-- TASK DETAILS --
Tell me how many lines in the data include "constraint", and keep the reply to that number.
#### RECORDS SHOWN ####
[config.mk]
export PLATFORM = sky130hd
export DESIGN_NAME = exmem_skid_stage
export DESIGN_NICKNAME = d
export VERILOG_FILES = /design/src/rtl/exmem_skid_stage.sv
export SDC_FILE = /design/constraint.sdc
export NUM_CORES = 1
export LEC_CHECK = 0
export BUFFER_PORTS_ARGS = -buffer_cell sky130_fd_sc_hd__buf_2
export CAP_MARGIN = 15
export CORE_MARGIN = 1.5
export CORE_UTILIZATION = 58
export CTS_CLUSTER_SIZE = 10
export DETAILED_ROUTE_END_ITERATION = 6
export PLACE_DENSITY = 0.85
export SYNTH_ARGS = -nofsm -noshare
export SYNTH_HDL_FRONTEND = slang
export SYNTH_SLANG_ARGS = --single-unit
[constraint.sdc]
create_clock -name Clk -period 8.2 [get_ports Clk]
set_input_delay 0.82 -clock Clk [delete_from_list [all_inputs] [get_ports Clk]]
set_output_delay 0.82 -clock Clk [all_outputs]
set_load 0.02 [all_outputs]
[src/rtl/spi_arb_pkg.sv]
// spi_arb_pkg
//   Shared types and helpers for spi_tx_arbiter and its round-robin picker.
//   state_t    : arbiter FSM states
//   cnt_width(): width of the shared gap/start-timeout counter
package spi_arb_pkg;

  typedef enum logic [2:0] {
    IDLE       = 3'd0,
    LAUNCH     = 3'd1,
    WAIT_START = 3'd2,
    WAIT_DONE  = 3'd3,
    GAP        = 3'd4
  } state_t;

  // One counter serves both the start timeout (counts up to START_TIMEOUT)
  // and the inter-frame gap (counts up to GAP_CYCLES-1), so size it for the
  // larger of the two terminal values.
  function automatic int cnt_width(input int timeout_cycles, input int gap_cycles);
    int max_v;
    max_v = (timeout_cycles > gap_cycles) ? timeout_cycles : gap_cycles;
    return (max_v < 1) ? 1 : $clog2(max_v + 1);
  endfunction

endpackage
####
-- OUTPUT --
2